Guylaine (3e année de droit civil) et Jean-Christophe (19 ans) se sont connus le jour où ils ont appliqué pour le concours. Même s'ils sont séparés par 26 ans d'âge, ils ont immédiatement développé une chimie, complicité qui leur a permis de «s'amuser» littéralement avec le panel de juges devant qui ils devaient plaider, encadrés du professeur David Robitaille et de l'avocat conseil Nicolas Lutz.

Dans cette cause imaginaire, qui a été plaidée par 40 équipes provenant de toutes les universités canadiennes offrant une formation en droit, le duo représentait le gouvernement fédéral. Le sujet ressemblait à l'affaire de l'abolition il y a quelques années du programme de contestation judiciaire, qui avait beaucoup affecté les minorités du pays. Guylaine et Jean-Christophe ont compris que tout ce qui touche au bilinguisme et aux droits humains n'est pas toujours facile à démêler!

Cependant, ils étaient si bien préparés qu'ils ont ravi les juges, dont un provenait de la Cour d'appel du Canada. Le juge Bastarache de la Cour suprême, a quant à lui dû se désister à la dernière minute, mais il est d'habitude de la partie.

«Pourquoi on a gagné? Je dirais parce qu'on avait du plaisir à plaider! On n'a pas cherché à s'imposer, juste à avoir du plaisir… et ça paraît sur les photos qui ont été prises!, lance Guylaine en souriant. On a aussi eu du plaisir à échanger avec les juges. En vérité, on n'avait pas le temps de parler plus que deux minutes que les juges nous posaient des questions. Ç'a été comme ça tout le temps, comme une balle de ping-pong. Et c'était bon signe; s'ils te regardent pas, ce n'est pas bon signe!»

«En plus de cette vivacité qu'on dégageait, on connaissait nos dossiers. Les juges ont évalué le travail en équipe en posant des questions à mon partenaire sur ma partie du mémoire, qui était divisé en deux, et en m'en posant sur la partie de mon coéquipier. Notre préparation était bonne, c'était évident qu'on avait échangé. Les juges ont trouvé ça intéressant. Mais je dirais que le plaisir a été le plus gros facteur. Aussi le fait qu'on ait appris quelque chose: ce n'est pas pour rien qu'ils nous donnent un problème fictif… ils veulent voir si tu peux innover et apporter de nouvelles choses au droit.»

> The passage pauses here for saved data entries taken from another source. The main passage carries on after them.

===== config.mk =====
export PLATFORM = sky130hd
export DESIGN_NAME = ftoi_pipe
export DESIGN_NICKNAME = d
export VERILOG_FILES = /design/src/rtl/ftoi_pipe.sv
export SDC_FILE = /design/constraint.sdc
export NUM_CORES = 1
export LEC_CHECK = 0
export ABC_AREA = 1
export ABC_CLOCK_PERIOD_IN_PS = 4100
export CAP_MARGIN = 10
export CORE_ASPECT_RATIO = 0.5
export CORE_MARGIN = 2
export CORE_UTILIZATION = 38
export CTS_CLUSTER_SIZE = 8
export DETAILED_ROUTE_END_ITERATION = 8
export PLACE_DENSITY = 0.54
export SETUP_SLACK_MARGIN = 0.3
export SYNTH_ARGS = -nofsm -noshare
export SYNTH_HDL_FRONTEND = slang
export SYNTH_SLANG_ARGS = --single-unit
export TNS_END_PERCENT = 20

===== constraint.sdc =====
create_clock -name clk -period 4.1 [get_ports clk]
set_clock_uncertainty 0.2 [all_clocks]
set_input_delay 0.82 -clock clk [delete_from_list [all_inputs] [get_ports clk]]
set_output_delay 0.82 -clock clk [all_outputs]
set_load 0.05 [all_outputs]

===== src/rtl/ftoi_pipe.sv =====
// ftoi_pipe: 3-stage float-to-int converter.
// Converts an IEEE-754 single to a 32-bit two's-complement integer, rounding
// to nearest with ties away from zero. Out-of-range values, Inf and NaN
// saturate and raise ovf.
//
// Ports:
//   clk, rst            clock, synchronous active-high reset
//   in_valid/in_ready   operand handshake, x = IEEE-754 single
//   out_valid/out_ready result handshake, y = integer, ovf = saturated
//
// Stages: S1 decode, S2 shift/round, S3 sign/saturate. All stages advance
// together on a single global enable; a stalled output freezes the pipe.
module ftoi_pipe (
  input  logic        clk,
  input  logic        rst,
  input  logic        in_valid,
  output logic        in_ready,
  input  logic [31:0] x,
  output logic        out_valid,
  input  logic        out_ready,
  output logic [31:0] y,
  output logic        ovf
);

  logic       en;
  logic [3:1] vld_pipe;

  assign en        = ~out_valid | out_ready;
  assign in_ready  = en;
  assign out_valid = vld_pipe[3];

  // ---------------- S1: decode ----------------
  logic [7:0]  d_e;
  logic [23:0] d_f;
  logic        d_min, d_sat;

  assign d_e   = x[30:23];
  // -2^31 is the only e = 158 value that is representable.
  assign d_min = (x == 32'hCF00_0000);
  assign d_sat = (d_e >= 8'd158) & ~d_min;
  assign d_f   = (d_e != 8'd0) ? {1'b1, x[22:0]} : 24'd0;

  logic        s1_s, s1_sat;
  logic [7:0]  s1_e;
  logic [23:0] s1_f;

  // ---------------- S2: shift / round ----------------
  // r2 = floor(|v| * 2); bit 0 is the first dropped bit used for rounding.
  // Left shift (e - 149) and right shift (149 - e) only need the low 5 bits;
  // 149 mod 32 = 21, so the subtraction is done on e[4:0] directly.
  logic [4:0]  sh_l, sh_r;
  logic [32:0] r2;
  logic [31:0] mag_d;

  assign sh_l = s1_e[4:0] - 5'd21;
  assign sh_r = 5'd21 - s1_e[4:0];

  always_comb begin
    r2 = '0;
    if (s1_e >= 8'd149)
      r2 = {9'd0, s1_f} << sh_l;
    else if (s1_e >= 8'd126)
      r2 = {9'd0, s1_f} >> sh_r;
  end

  assign mag_d = r2[32:1] + {31'd0, r2[0]};

  logic        s2_s, s2_sat;
  logic [31:0] s2_mag;

  // ---------------- S3: sign / saturate ----------------
  logic [31:0] y_d;

  always_comb begin
    if (s2_sat)
      y_d = s2_s ? 32'h8000_0000 : 32'h7FFF_FFFF;
    else
      y_d = s2_s ? (~s2_mag + 32'd1) : s2_mag;
  end

  always_ff @(posedge clk) begin
    if (rst) begin
      vld_pipe <= '0;
      s1_s     <= 1'b0;
      s1_sat   <= 1'b0;
      s1_e     <= '0;
      s1_f     <= '0;
      s2_s     <= 1'b0;
      s2_sat   <= 1'b0;
      s2_mag   <= '0;
      y        <= '0;
      ovf      <= 1'b0;
    end else if (en) begin
      vld_pipe <= {vld_pipe[2:1], in_valid};
      s1_s     <= x[31];
      s1_sat   <= d_sat;
      s1_e     <= d_e;
      s1_f     <= d_f;
      s2_s     <= s1_s;
      s2_sat   <= s1_sat;
      s2_mag   <= mag_d;
      y        <= y_d;
      ovf      <= s2_sat;
    end
  end

endmodule


=== After elaboration in Yosys (flattened, before gate mapping) ===
Index checks and enable logic that the tools add are counted.

* Register bits: 104

* Add/subtract/negate cells: 4
* $lt $le $gt $ge: 3
* Equal/unequal tests: 1
* Shifts and indexed selects: 2
* Muxes and demuxes: 6
* Bitwise gates (word level): 5
* Reduce and logical (&&, ||, !) cells: 1

{| class="wikitable"
|+ Operators by type and width
! operator !! count
|-
| $mux W32 || 3
|-
| $mux W33 || 2
|-
| $shl A24 B5 Y33 || 1
|-
| $shr A24 B5 Y33 || 1
|-
| $add A32 B1 Y32 || 1
|-
| $add A32 B1 Y32 const B || 1
|-
| $eq A32 B32 Y1 const B || 1
|-
| $not A32 Y32 || 1
|-
| $mux W24 || 1
|-
| $ge A8 B8 Y1 const B || 2
|-
| $ge A8 B7 Y1 const B || 1
|-
| $reduce_bool A8 Y1 || 1
|-
| $sub A5 B5 Y5 const A || 1
|-
| $sub A5 B5 Y5 const B || 1
|-
| $not A1 Y1 || 2
|-
| $and A1 B1 Y1 || 1
|-
| $or A1 B1 Y1 || 1
|}

=== Logic depth before layout (Yosys ltp) ===
* Word-level depth: 5
* Mapped depth: 25

=== Worst setup path before layout ===
OpenSTA, ideal clock, no wires.

* Path type: register to register
* Start point: register s1_e[1]
* End point: register s2_mag[16]
* Data arrival time: 3.101 ns
* Setup slack: 0.690 ns
* Stages on the path, launching flop included: 22
* Path buffers: 3
* Period minus slack after synthesis: 3.410 ns
* Cell sequence: dfxtp_1 clkbuf_2 inv_2 buf_2 ha_1 inv_1 buf_1 nand3_1 nand2_1 o21ai_0 o21ai_0 o21ai_0 inv_1 ha_1 ha_1 nand3_1 inv_2 nand2_1 o21ai_1 nand3_1 nand2_1 inv_1

* Word-level cells in the longest chain between the ends: 5
* Elaborated cells on any way between the ends: 9

{| class="wikitable"
|+ RTL lines
! element !! RTL line !! source
|-
| from (decl) || 44 || <nowiki>logic [7:0] s1_e;</nowiki>
|-
| from (signal assigned) || 86 || <nowiki>s1_e <= '0;</nowiki>
|-
| from (signal assigned) || 97 || <nowiki>s1_e <= d_e;</nowiki>
|-
| $sub A5 B5 Y5 || 56 || <nowiki>assign sh_r = 5'd21 - s1_e[4:0];</nowiki>
|-
| $shr A24 B5 Y33 || 63 || <nowiki>r2 = {9'd0, s1_f} >> sh_r;</nowiki>
|-
| $mux W33 || 62 || <nowiki>else if (s1_e >= 8'd126)</nowiki>
|-
| $mux W33 * || 60 || <nowiki>if (s1_e >= 8'd149)</nowiki>
|-
| $add A32 B1 Y32 * || 66 || <nowiki>assign mag_d = r2[32:1] + {31'd0, r2[0]};</nowiki>
|-
| to (signal assigned) || 101 || <nowiki>s2_mag <= mag_d;</nowiki>
|-
| to (decl) || 69 || <nowiki>logic [31:0] s2_mag;</nowiki>
|}

Mark *: on every way between the ends. The rest lies on a longest branch, timed or not.
A chain may end at the register's enable or synchronous reset.

=== Worst setup path in the final report ===
Same ends and word-level chain as after synthesis.

==> results.md <==
| Stage | Result | Value |
|:---|:---|:---|
| run status | Run status | finished, final reports clean |
| power | Switching power of the nets | 0.00142 W |
| cells and area | Final core utilization | 44.0% |
| timing | Fmax | 285 MHz |
| detailed routing | Drt wl/cell | 17.3 µm |
| clock network | Maximum number of buffers from clock root to sink | 2 |
| timing | Setup repair after global routing missed its margin | yes |
| detailed routing | Drt drc | 0 |
| global route | Vias in the first global route | 9,036 |
| critical path | Crit Reg-Reg Startpoint | s1_e[1] |
| placement | Cells after DPL | 1,860 |
| die | Core Rows | 39 |
| critical path | Reg2reg end | s2_mag[16] |
| clock network | Level count of the clock H-tree | 3 |
| yosys | Syn_nets | 1,582 |
| critical path | Type of the worst setup path | register to register |
| die | Floorplan die area | 24,200 µm² |
| detailed routing | Number of vias per cell after detailed routing | 5.34 |
| critical path | Worst EP required | 4.18 ns |
| timing | Setup-failing EPs final | 0 |
| clock network | Number of post-CTS setup repair buffers | 0 |
| die | Height of the chip | 111 µm |
| timing | Hold violation count in the final report | 0 |
| clock network | Hold buffers post-CTS | 0 |
| global route | Pin count of the biggest net entering global routing | 68 |
| power | Internal Pwr Total | 0.00193 W |
| cells and area | Most common library cell in the layout ignoring fill and taps | sky130_fd_sc_hd__nand2_1 |
| power | Switching part of the total | 42.3% |
| yosys | Number of distinct library cells after synthesis | 45 |
| placement | Buffers on Ports | 70 |
| hold path | Worst min-delay path category | register to register |
| timing | Final cycle utilization of the critical path | 85.7% |
| clock network | Clock tree from TritonCTS | yes |
| power | Power per cell area | 336 nW/µm² |
| yosys | Asr flop ratio synth | 0% |
| global route | Initial antenna violation count | 0 |
| critical path | Number of cells on the worst reg-to-reg path | 17 |
| critical path | First element of the critical path | s1_e[1] |
| yosys | Number of synthesized register bits | 104 |
| power | Portion of total power attributed to the clock network | 26.9% |
| clock network | Clock root buffer | sky130_fd_sc_hd__clkbuf_16 |
| cells and area | Number of antenna diodes | 0 |
| clock network | Clock sink count | 104 |
| detailed routing | Routed WL | 32,400 µm |
| timing | Hold Worst Slack | 0.261 ns |
| power | Relative contribution of sequential cells to total power | 34.3% |
| clock network | Inserted Clock Buffers | 9 |
| cells and area | Number of nets in the finished design | 1,608 |
| cells and area | Most used cells in the layout excluding fill and tap cells | sky130_fd_sc_hd__nand2_1, sky130_fd_sc_hd__nand3_1, sky130_fd_sc_hd__inv_1 |
| timing | Aggregate negative setup slack | 0 ns |
| global route | Wire length of the first global-routing pass | 51,100 µm |
| yosys | Area of the mapped netlist | 8690 µm² |
| yosys | Prevailing post-synth register cell | sky130_fd_sc_hd__dfxtp_1 |
| timing | Max-Slew Margin vs Limit | 52.9% |
| critical path | Worst EP arrival | 3.60 ns |
| critical path | Peak fanout along the critical path | 14 |
| detailed routing | Starting DRT DRC Count | 999 |
| die | Ports placed on the boundary | 71 |
| die | Area of the core | 22,600 µm² |
| yosys | Number of instances in the synthesized netlist | 1,538 |
| power | Part of the power in combinational logic | 38.8% |
| critical path | Worst setup endpoint | s2_mag[16] |
| cells and area | Final non-filler cell total | 1,876 |
| timing | Transition time of the tightest slew-check pin | 0.706 ns |
| critical path | Nature of the critical path startpoint | register |
| critical path | Flop2flop setup slack | 0.59 ns |
| flow run | Maxcap violations | 0 |
| placement | Final estimated routing congestion in global placement | 1.05 |
| power | Total design power | 0.00335 W |
| detailed routing | Routed via count | 10,000 |
| detailed routing | Pre-Repair DR Iteration Count | 5 |
| detailed routing | Antenna viol nets, final | 0 |
| timing | Number of pins with negative max-slew slack in the final report | 0 |
| power | Static leakage | 4.93 nW |
| placement | HPWL reported at the end of detailed placement | 25,300 µm |
| yosys | Share of the yosys chip area belonging to registers | 24.0% |
| yosys | Count of flip-flops with a built-in enable after synthesis | 0 |
| die | Initial cell density of the core | 38.4% |
| cells and area | Share of post-route cells with drive strength above 1 | 6.12% |
| cells and area | Growth of design area from synthesis to finish | 14.6% |
| global route | GR Util All Layers | 27.3% |
| clock network | Worst skew pair latency | 0.38 ns |
| clock network | Clock-pin slew reported for the worst setup and hold paths after clock tree synthesis | 0.08 ns |
| yosys | Number of synthesis warnings | 0 |
| yosys | Average size of a mapped cell | 5.65 µm² |
| critical path | Critical Path Sink Type | register |
| global route | Overflow after GRT | 0 |
| power | Maximum resistive drop on vdd | 0.000169 V |
| timing | Final Critical Period | 3.51 ns |
| die | Die outline width | 218 µm |
## registers in the layout, summed over array words and instances, names as in the netlist
signal and count:
s2_mag 32, y 32, s1_f 24, s1_e 8, vld_pipe 3, ovf 1, s1_s 1, s1_sat 1
s2_s 1, s2_sat 1
## power groups by stage
stage	combinational (W)	sequential, W	clock [W]
2_1_floorplan	0.000756	0.00127	0
3_3_place_gp	0.00127	0.00117	0
3_5_place_dp	0.00126	0.00117	0
4_1_cts	0.00127	0.00115	0.000931
5_1_grt	0.00143	0.00116	0.000968
6_report	0.00130	0.00115	0.000900
## synth_stat cells, types with 2 or more instances
master | count | area [µm²]
sky130_fd_sc_hd__nand2_4 | 2 | 22.5
sky130_fd_sc_hd__o211ai_1 | 14 | 105
sky130_fd_sc_hd__xor2_2 | 2 | 32.5
sky130_fd_sc_hd__nor4_1 | 5 | 31.3
sky130_fd_sc_hd__o21ai_1 | 4 | 20.0
sky130_fd_sc_hd__nand2_1 | 423 | 1590
sky130_fd_sc_hd__o31ai_1 | 3 | 22.5
sky130_fd_sc_hd__nand3_2 | 5 | 50.1
sky130_fd_sc_hd__nand4_1 | 21 | 131
sky130_fd_sc_hd__o21ai_0 | 86 | 430
sky130_fd_sc_hd__clkbuf_1 | 43 | 161
sky130_fd_sc_hd__o221ai_1 | 7 | 61.3
sky130_fd_sc_hd__a31oi_1 | 3 | 18.8
sky130_fd_sc_hd__ha_1 | 8 | 100
sky130_fd_sc_hd__buf_2 | 19 | 95.1
sky130_fd_sc_hd__o21bai_1 | 4 | 30.0
sky130_fd_sc_hd__o22ai_1 | 21 | 131
sky130_fd_sc_hd__nand3_1 | 290 | 1450
sky130_fd_sc_hd__buf_1 | 10 | 37.5
sky130_fd_sc_hd__inv_2 | 9 | 33.8
sky130_fd_sc_hd__nor3_1 | 7 | 35.0
sky130_fd_sc_hd__xor2_1 | 13 | 114
sky130_fd_sc_hd__buf_4 | 9 | 67.6
sky130_fd_sc_hd__a32oi_1 | 3 | 26.3
sky130_fd_sc_hd__or2_2 | 5 | 31.3
sky130_fd_sc_hd__inv_1 | 197 | 739
sky130_fd_sc_hd__nand2_2 | 7 | 43.8
sky130_fd_sc_hd__nand3b_1 | 5 | 37.5
sky130_fd_sc_hd__dfxtp_1 | 104 | 2080
sky130_fd_sc_hd__xnor2_1 | 5 | 43.8
sky130_fd_sc_hd__nor2_2 | 10 | 62.6
sky130_fd_sc_hd__a21oi_1 | 62 | 310
sky130_fd_sc_hd__nor2_1 | 120 | 450
## worst min path at each step
stage                start          end  cells after the start
2_1_floorplan  vld_pipe[2]  vld_pipe[2]                      2
6_report       vld_pipe[2]  vld_pipe[2]                      2
4_1_cts        vld_pipe[2]  vld_pipe[2]                      2
3_3_place_gp   vld_pipe[2]  vld_pipe[2]                      2
5_1_grt        vld_pipe[2]  vld_pipe[2]                      2
3_5_place_dp   vld_pipe[2]  vld_pipe[2]                      2
## layout make-up
cell class | count | area [µm²]
Fill cell | 2502 | 12700
Inverter | 209 | 797
Clock buffer | 10 | 239
Multi-Input combinational cell | 1142 | 5450
Tap cell | 307 | 384
Sequential cell | 104 | 2080
Timing Repair Buffer | 98 | 936
Clock inverter | 6 | 61.3
## critical path, cell delays in order, from the launching register on
cell and delay [ns]:
sky130_fd_sc_hd__dfxtp_1 0.36, sky130_fd_sc_hd__inv_2 0.05, sky130_fd_sc_hd__ha_1 0.30, sky130_fd_sc_hd__inv_1 0.35
sky130_fd_sc_hd__buf_4 0.26, sky130_fd_sc_hd__nand3_1 0.10, sky130_fd_sc_hd__nand2_1 0.15, sky130_fd_sc_hd__a31oi_1 0.09
sky130_fd_sc_hd__o21ai_0 0.22, sky130_fd_sc_hd__ha_1 0.30, sky130_fd_sc_hd__ha_2 0.27, sky130_fd_sc_hd__nand3_1 0.21
sky130_fd_sc_hd__inv_2 0.12, sky130_fd_sc_hd__nand2_1 0.10, sky130_fd_sc_hd__o21ai_1 0.13, sky130_fd_sc_hd__nand3_1 0.08
sky130_fd_sc_hd__nand2_1 0.08, sky130_fd_sc_hd__inv_1 0.03
## metrics by stage
step           setup slack, ns  area, µm²
2_1_floorplan            0.690       8690
3_3_place_gp             0.580       9620
3_5_place_dp             0.533       9620
4_1_cts                  0.522       9920
5_1_grt                  0.266       9950
6_report                 0.588       9950
## layer usage
metal,up-vias,GRT usage (%),routed length [µm]
met1,4534,39.5,15600
met4,0,7.39,767
met2,379,40.4,13400
met5,-,0,0
li1,5050,-,-
met3,53,6.26,2600
## timing repair
action	4_1_cts	5_1_grt
gates resized for setup	0	9
endpoints found under the hold margin	0	0
setup endpoints to repair	0	19
## logic make-up (layout without fill, tap and decap cells)
kind of cell,Yosys count,after routing,synth area share [%]
compound gates,210,210,13.6
xor+xnor,20,20,2.19
fa+ha+maj,8,8,1.15
buf+inv,292,323,13.4
flops,104,104,24.0
simple gates,904,904,45.7
Power figures use the tool's default switching activity.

Guylaine voyait cela comme une partie d'échec, où le duo a évité les pièges tendus par les juges. «Mais on n'a pas essayé de marquer des points, on a gardé notre spontanéité.»
Surprenant bilinguisme!
Guylaine Loranger avait déjà habité un an dans le nord de Winnipeg, mais ne connaissait pas tant les réalités du bilinguisme canadien. Elle a été agréablement surprise au Concours Laskin: «Toutes les universités devaient envoyer au moins un juriste capable de plaider en français! Comme dans l'équipe de l'Université de Saskatchewan, les deux avaient l'anglais comme langue première et un a plaidé en français. Au niveau juridique, on dit toujours qu'il faut montrer l'exemple… J'ai été surprise de voir comment on est bilingue au Canada!, avoue-t-elle.»
«Ta pensée est toujours influencée par le langage. En droit, on ne plaide pas de la même façon. Le français est une langue latine, alors on gesticule davantage… Il y avait là-bas ce gars du Manitoba qu'on croyait Québécois! Mais il n'a jamais habité au Québec! C'est la langue qui décide, pas la province ou le pays…» Guylaine indique qu'elle est au fait de ce type de situation, car le département dans le lequel elle étudie à Ottawa relève du Québec! De quoi générer une tonne de blagues…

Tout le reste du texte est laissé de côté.